More than 2 million people in and around Zimbabwe’s capital city, Harare, are currently without access to municipal drinking water, the result of a years-long drought and high water pollution levels, Climate Change News reported.
More than 2 million people in and around Zimbabwe’s capital city, Harare, are currently without access to municipal drinking water, the result of a years-long drought and high water pollution levels, Climate Change News reported. With their taps running dry, residents are instead relying on merchants, open wells, streams, and boreholes for water.
According to Harare’s city authority, just 50 percent of the 4.5 million people in the capital and its four satellite towns currently have access to municipal water. Two of the four dams that supply water to the city have run dry, leading to a reliance on heavily polluted water from the two remaining dams. Harare’s mayor Herbert Gomba told Climate Change News that the city was producing only 450 million liters of water a day, less than half of its daily demand. Community organizers believe the actual supply is closer to 100 million liters.

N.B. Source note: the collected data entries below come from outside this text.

What follows belongs to an exercise in optimizing a design on an open flow for small area; a production flow would make more cautious choices. RTL that was checked went through simulation tests only; none was proved equivalent to the original. Power is estimated from default activity; no workload was simulated.

Setup of the baseline:
==> module ppmdec, before the edit <==
module ppmdec (
    input  wire        clk,
    input  wire        rst,
    input  wire        edge_valid,
    input  wire [15:0] edge_ts,
    input  wire        tick,
    input  wire        frame_ack,
    input  wire [7:0]  rd_idx,
    input  wire [63:0] ctl_in,
    output wire [15:0] rd_cap,
    output wire [15:0] rd_dif,
    output wire        rd_oob,
    output wire [31:0] status,
    output wire [7:0]  qual,
    output wire        failsafe,
    output wire        sig_ok,
    output wire        update_en,
    output wire        frame_ready,
    output wire [63:0] ctl_out,
    output reg  [2:0]  ev_class,
    output wire [15:0] ev_width
);
    localparam [10:0] ZERO_CODE = 11'h100;
    reg  [15:0] nprev;           
    reg  [4:0]  idx;             
    reg  [10:0] cap_c  [0:15];   
    reg  [10:0] prev_c [0:15];   
    reg         frame_rdy_q;
    reg  [7:0]  qual_q;
    genvar b, k;
    wire [15:0] width;
    ppm_width u_width (.ts(edge_ts), .nprev(nprev), .w(width));
    wire is_sync, is_data;
    ppm_cls u_cls (.w(width), .is_sync(is_sync), .is_data(is_data));
    wire in_range = !idx[4];
    wire qinc     = edge_valid & is_data;
    wire do_store = qinc & in_range;
    wire fr_set   = do_store & (idx[3] | idx[2] | (idx[1] & idx[0]));
    always @(*) begin
        if (rst || !edge_valid)
            ev_class = 3'd0;
        else if (is_sync)
            ev_class = 3'd2;
        else if (!is_data)
            ev_class = 3'd1;
        else if (in_range)
            ev_class = 3'd3;
        else
            ev_class = 3'd4;
    end
    wire ev_on = edge_valid & ~rst;
    generate
        for (b = 0; b < 16; b = b + 1) begin : g_evw
            ppm_and2 u_a (.a(width[b]), .b(ev_on), .y(ev_width[b]));
        end
    endgenerate
    assign failsafe = (qual_q == 8'd0);
    wire [7:0] q_plus = qual_q + 8'd10;
    wire [7:0] q1  = qinc ? ((qual_q > 8'd190) ? 8'd200 : q_plus) : qual_q;
    wire       dec = tick & (qinc | ~failsafe);      
    wire [7:0] q2  = q1 - {7'd0, dec};
    wire [10:0] wcode = rst ? ZERO_CODE : width[11:1];
    always @(posedge clk) begin
        if (rst) begin
            nprev       <= 16'hFFFF;
            idx         <= 5'd0;
            frame_rdy_q <= 1'b0;
            qual_q      <= 8'd0;
        end else begin
            if (edge_valid) begin
                nprev <= ~edge_ts;
                if (is_sync)
                    idx <= 5'd0;
                else if (do_store)
                    idx <= idx + 5'd1;
            end
            qual_q      <= q2;
            frame_rdy_q <= fr_set | (frame_rdy_q & ~frame_ack);
        end
    end
    generate
        for (k = 0; k < 16; k = k + 1) begin : g_slot
            wire we = rst | (do_store & (idx[3:0] == k));
            always @(posedge clk) begin
                if (we) begin
                    cap_c[k]  <= wcode;
                    prev_c[k] <= cap_c[k];
                end
            end
        end
    endgenerate
    assign rd_oob = |rd_idx[7:4];
    wire [15:0] rsel;
    generate
        for (k = 0; k < 16; k = k + 1) begin : g_rsel
            assign rsel[k] = !rd_oob && (rd_idx[3:0] == k);
        end
    endgenerate
    wire [10:0] cu, cv, pu, pv;
    generate
        for (b = 0; b < 11; b = b + 1) begin : g_rd
            wire [15:0] cbits, pbits;
            for (k = 0; k < 16; k = k + 1) begin : g_b
                assign cbits[k] = cap_c[k][b];
                assign pbits[k] = prev_c[k][b];
            end
            ppm_sel16h u_c (.sel(rsel), .din(cbits), .u(cu[b]), .v(cv[b]));
            ppm_sel16h u_p (.sel(rsel), .din(pbits), .u(pu[b]), .v(pv[b]));
        end
    endgenerate
    wire [10:0] rc;
    generate
        for (b = 0; b < 11; b = b + 1) begin : g_rc
            ppm_or2 u_o (.a(cu[b]), .b(cv[b]), .y(rc[b]));
        end
    endgenerate
    wire rc_zero = ~rc[10] & ~rc[9] & rc[8];
    wire nz      = ~(rd_oob | rc_zero);
    wire [11:0] cap12;
    ppm_nor3 u_c11 (.a(rc[10]), .b(rc[9]), .c(rc[8] | rd_oob), .y(cap12[11]));
    assign cap12[10:9] = rc[10:9];
    assign cap12[8]    = rc[8] & (rc[10] | rc[9]);
    assign cap12[7:0]  = rc[7:0];
    wire [10:0] nrp;
    generate
        for (b = 0; b < 11; b = b + 1) begin : g_rp
            if (b == 8) begin : g_8
                ppm_nor3 u_n (.a(pu[b]), .b(pv[b]), .c(~nz), .y(nrp[b]));
            end else begin : g_o
                ppm_o21ai u_n (.a1(pu[b]), .a2(pv[b]), .b(nz), .y(nrp[b]));
            end
        end
    endgenerate
    wire [11:0] nprev12;
    ppm_nand3 u_p11 (.a(nrp[10]), .b(nrp[9]), .c(nrp[8]), .y(nprev12[11]));
    assign nprev12[10:9] = nrp[10:9];
    assign nprev12[8]    = nrp[8] | (nrp[10] & nrp[9]);
    assign nprev12[7:0]  = nrp[7:0];
    wire [12:0] dq;
    ppm_dif u_dif (.cap12(cap12), .nprev12(nprev12), .dq(dq));
    assign rd_cap = {4'd0, cap12};
    assign rd_dif = {{3{dq[12]}}, dq};
    assign qual        = qual_q;
    assign frame_ready = frame_rdy_q;
    assign sig_ok      = (qual_q > 8'd100);
    assign update_en   = frame_rdy_q & ~failsafe;
    assign status      = {12'd0, update_en, sig_ok, failsafe, frame_rdy_q, 3'd0, idx, qual_q};
    generate
        for (b = 0; b < 64; b = b + 1) begin : g_ctl
            ppm_and2 u_a (.a(ctl_in[b]), .b(~failsafe), .y(ctl_out[b]));
        end
    endgenerate
endmodule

Zimbabwe is one of several major cities around the world facing water shortages, in large part due to climate change and an increase in extreme drought in recent years. Municipal water lines in the Indian city of Chennai, population 8 million, have recently run dry. In Zimbabwe, meteorologists say rains are not expected in Harare until October at the earliest. Earlier this month, officials told residents that the city will only be able to provide municipal water once a week.